Extracted data entries

What follows belongs to an exercise in optimizing a design on an open flow for small area and few clock cycles per item; a production flow would make more cautious choices.
Where RTL was checked, it was by simulation tests only, not by an equivalence proof against the original.
The RTL of runs 7 and 8 was laid out without a check of its function.
Power figures rest on the tool's default switching activity, not on a simulated workload. The flow treats the clock pin as an ideal source, which a real chip does not have.

## design/flow/config.mk

```make
export PLATFORM = sky130hd
export DESIGN_NAME = cp_insert
export DESIGN_NICKNAME = cp_insert
export VERILOG_FILES = /design/flow/design.v
export SDC_FILE = /design/flow/constraint.sdc
export NUM_CORES = 4
export LEC_CHECK = 0
export CAP_MARGIN = 0
export CORE_MARGIN = 2
export CORE_UTILIZATION = 60
export CTS_BUF_LIST = sky130_fd_sc_hd__clkbuf_16
export CTS_CLUSTER_DIAMETER = 100
export CTS_CLUSTER_SIZE = 32
export SLEW_MARGIN = 0
export SYNTH_MEMORY_MAX_BITS = 16384
```

## design/flow/constraint.sdc

```tcl
create_clock -name core_clock -period 7.0 [get_ports {clk}]
set_input_delay 1.4000 -clock core_clock [delete_from_list [all_inputs] [get_ports {clk}]]
set_output_delay 1.4000 -clock core_clock [all_outputs]
set_load 0.01 [all_outputs]
```

## design/flow/design.v

```verilog
package ofdm_pkg;
  localparam int N_FFT    = 64;
  localparam int LOG2_N   = 6;
  localparam int CP_LEN   = 16;
  localparam int SAMPLE_W = 32;
  typedef enum logic [1:0] {
    IDLE = 2'd0,
    PFX  = 2'd1,
    BODY = 2'd2
  } rd_state_e;
endpackage
module cp_ram
#(
   parameter int WIDTH = 32,
   parameter int N     = 64
) (
   input  logic             clk,
   input  logic [N/4-1:0]   ins,      
   input  logic [WIDTH-1:0] wd,
   input  logic [3:0]       tap,      
   output logic [WIDTH-1:0] rd
);
   logic [WIDTH-1:0] ring [N];
   logic [WIDTH-1:0] wd_n;
   assign wd_n = ~wd;
   always_ff @(posedge clk) begin
      for (int p = 0; p < N; p++) begin
         if (p % 4 == 1) ring[p] <= ins[p / 4] ? (((p / 4) % 2 == 0) ? wd_n : wd)
                                               : ~ring[(p + N - 1) % N];
         else            ring[p] <= ring[(p + N - 1) % N];
      end
   end
   assign rd = ({WIDTH{tap[0]}} & ring[0])     | ({WIDTH{tap[1]}} & ring[N / 4]) |
               ({WIDTH{tap[2]}} & ring[N / 2]) | ({WIDTH{tap[3]}} & ring[3 * N / 4]);
endmodule
module cp_insert
#(
   parameter int WIDTH = 32,
   parameter int N     = 64,
   parameter int B     = 6,
   parameter int CP    = 16
) (
   input  logic             clk,
   input  logic             rst,
   input  logic             ena_in,
   input  logic [WIDTH-1:0] dat_in,
   output logic             in_rdy,
   output logic             val_out,
   output logic             sym_sta,
   output logic [WIDTH-1:0] dat_out
);
   if (N != 64 || B != 6 || CP != 16) begin : g_bad_par
      $error("cp_insert: this implementation is built for N = 64, B = 6, CP = 16");
   end
   logic [B-1:0] ph, ph_nxt;
   logic [B-1:0] wa, wa_nxt;
   logic [B-1:0] wpos;
   logic         full, full_nxt;
   logic         act, act_nxt;
   logic         body, body_nxt;
   logic [1:0]   tsel, tsel_nxt;
   logic [3:0]   toh, toh_nxt;
   logic [B-1:0] ra;
   logic         free, rdy, acc, last_in, last_pfx, last_out, start;
   logic [N/4-1:0] ins;
   assign ra = {ph[5:4] - tsel, ph[3:0]};
   assign wpos = ph + B'(1) - wa;
   assign free = !full || (act && body && wa <= ra);
   assign rdy  = (wpos[1:0] == 2'b01) && free;
   assign acc  = ena_in && rdy;
   always_comb begin
      ins = '0;
      if (acc) ins[wpos[B-1:2]] = 1'b1;
   end
   assign last_in  = acc && (wa == B'(N - 1));
   assign last_pfx = act && !body && (ph[3:0] == 4'hf);
   assign last_out = act && body && (ra == B'(N - 1));
   assign wa_nxt   = acc ? wa + B'(1) : wa;
   assign full_nxt = last_in || (full && !last_out);
   assign ph_nxt   = (!full_nxt && wa_nxt == '0) ? '0 : ph + B'(1);
   assign start    = full_nxt && (!act || last_out) && (ph_nxt[3:0] == 4'h0);
   always_comb begin
      act_nxt  = act;
      body_nxt = body;
      tsel_nxt = tsel;
      toh_nxt  = toh;
      if (start) begin
         act_nxt  = 1'b1;
         body_nxt = 1'b0;
         tsel_nxt = ph_nxt[5:4] + 2'd1;
         toh_nxt  = 4'b0001 << (ph_nxt[5:4] + 2'd1);
      end else begin
         if (last_pfx) body_nxt = 1'b1;
         if (last_out) act_nxt  = 1'b0;
      end
   end
   always_ff @(posedge clk or negedge rst) begin
      if (!rst) begin
         ph   <= '0;
         wa   <= '0;
         full <= 1'b0;
         act  <= 1'b0;
      end else begin
         ph   <= ph_nxt;
         wa   <= wa_nxt;
         full <= full_nxt;
         act  <= act_nxt;
      end
   end
   always_ff @(posedge clk) begin
      body <= body_nxt;
      tsel <= tsel_nxt;
      toh  <= toh_nxt;
   end
   cp_ram #(
      .WIDTH (WIDTH),
      .N     (N)
   ) u_ram (
      .clk (clk),
      .ins (ins),
      .wd  (dat_in),
      .tap (toh),
      .rd  (dat_out)
   );
   assign in_rdy  = rdy;
   assign val_out = act;
   assign sym_sta = act && !body && (ph[3:0] == 4'h0);
endmodule
```

## design/flow/flow/run.sh

```bash
#!/bin/bash
set -e
export BUFFER_PORTS_ARGS="-buffer_cell sky130_fd_sc_hd__buf_1"
export CTS_ARGS="-sink_clustering_enable -repair_clock_nets -sink_clustering_size 32 -sink_clustering_max_diameter 100 -buf_list sky130_fd_sc_hd__clkbuf_16 -dont_use_dummy_load"
bash standard.sh > standard.log 2>&1
```

## design/flow/standard.sh

```bash
#!/bin/bash
# synth_recipe.tcl (not shown) runs the flow's synth.tcl, then flattens the netlist and writes it again
# the make line also repeats each setting of config.mk as NAME=value (left out here)
make -C /OpenROAD-flow-scripts/flow DESIGN_CONFIG=/design/flow/config.mk WORK_HOME=/design/flow/orfs CLKGATE_MAP_FILE= SYNTH_SCRIPT=/design/flow/synth_recipe.tcl "${@:-finish}"
```

==> flow_summary.json, run 1 <==
{
  "status": "finished clean",
  "count_of_flip_flops_with_a_built_in_enable_after_synthesis": 6,
  "cts_max_level": 3,
  "global_route.usage.total_pct": 19.3,
  "drcViolationCount": 0,
  "grt_pass1_wl_um": 123000,
  "grt_pass1_vias": 20861,
  "antenna_cells_inserted": 0,
  "die-height_um": 289,
  "boundaryPins": 70,
  "io_buffer_count": 69,
  "syn_inst": 3225,
  "chipWidth_um": 289,
  "synth_fp_nets": 3277,
  "avgRoutedWirePerCell_um": 18.7,
  "worstHoldPathType": "reg2reg",
  "cts_sinks": 2069,
  "setup-tns-final_ps": 0,
  "drt-pass1-iter-count": 5,
  "rows": 104,
  "syn_to_final_growth_pct": 6.05,
  "timing.max_cap.violations": 0,
  "cts_made_buffers": 74,
  "fraction_of_layout_cells_with_a_size_suffix_above_1_pct": 3.63,
  "detailroute.via_count": 20939,
  "synthDistinctLibCells": 57,
  "worst_ep_arrival_time_ps": 5570,
  "fin_clk_skew_ps": 33.2,
  "clockBufferDepth": 3,
  "cts_repair_resize_count": 0,
  "synth-seq-area-share_pct": 85.0,
  "hold_viol": 0,
  "crit_path_start_kind": "flip-flop",
  "finalCritPeriodShare_pct": 71.5,
  "drt_iter0_markers": 1154,
  "syn_area_um2": 48900,
  "globalRouteOverflowTotal": 0,
  "initial_utilization_pct": 60.7,
  "sort_of_element_at_the_end_of_the_critical_path": "flip-flop",
  "timing_worst_slew_pin_value_ps": 1310,
  "final_count_of_negative_setup_slack_endpoints": 0,
  "cts_tree": "built",
  "fin_nets": 3279,
  "syn-mean-instance-area_um2": 15.2,
  "detailedPlace.worstSlack_ps": 2040,
  "antenna_found_initial": 0,
  "fin_ws_ps": 1990,
  "drt-vias-per-instance": 4.89,
  "static-leakage-power_nw": 21.7,
  "grt_start_max_net_pins": 65,
  "max_slew_margin_pct": 12.6,
  "final-max-slew-violation-count": 0,
  "critPathSlowestCell": "nor2_4",
  "synth_top_flop_cell": "dfxtp_1",
  "critPathRequiredTime_ps": 7560,
  "clkSlewWorstSetupHoldPaths_ps": 110,
  "fp.dieArea_um2": 83800,
  "ctsHoldBuffers": 0,
  "post_drt_antenna_nets": 0,
  "max_clk_rate_mhz": 200,
  "design.core.area_um2": 80500,
  "clock_latency_ps": 650,
  "flip_flop_and_latch_count_after_synthesis": 2069,
  "detail_route.wirelength_um": 80100,
  "critical_path.n_buffers_inverters": 2,
  "gp_congestion": 0.761,
  "pwr_density_cell_nw_per_um2": 494,
  "biggest_fanout_along_the_worst_timing_path": 23,
  "async_flop_share_pct": 0.677,
  "timing.critical_path.max_delay_family": "XOR/XNOR gates",
  "cts_setup_buffers": 0,
  "rsz0062_at_grt": "no",
  "place_hpwl_um": 42600,
  "ir_worst_vdd_mv": 0.585,
  "worstSetupPathType": "reg2reg",
  "critical_path.max_stage_delay_ps": 1040,
  "period_needed_ps": 5010,
  "clockRootBuffer": "clkbuf_16",
  "timing.critical_path.cells": "ha_1 > nand3_1 > xnor2_1 > inv_1 > ha_1 > a21o_1 > a31oi_4 > xnor2_2 > xnor2_2 > nor2_4 > buf_4 > mux2i_1",
  "ys_warnings": 3
}
-- cells in the mapped netlist (all sizes together), types with 15 or more instances --
library cell	instances	area, um^2
a21oi	235	1180
a22oi	64	480
a2bb2oi	33	289
buf	52	332
clkbuf	108	407
dfxtp	2049	41000
ha	16	200
inv	15	56.3
mux2i	256	2560
nand2	47	176
nor2	236	896
xnor2	15	139
-- final cells by class --
class                   count  area [um^2]
flip-flops and latches   2069        41500
fillers                  5842        28700
multi-input cells         981         6660
clock buffers              74         1850
well taps                1060         1330
repair buffers             86          387
inverters                  15         56.3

Aim of the task: Please tally the lines in the data above containing the string "class", and give the number alone.

Solution to this problem: 2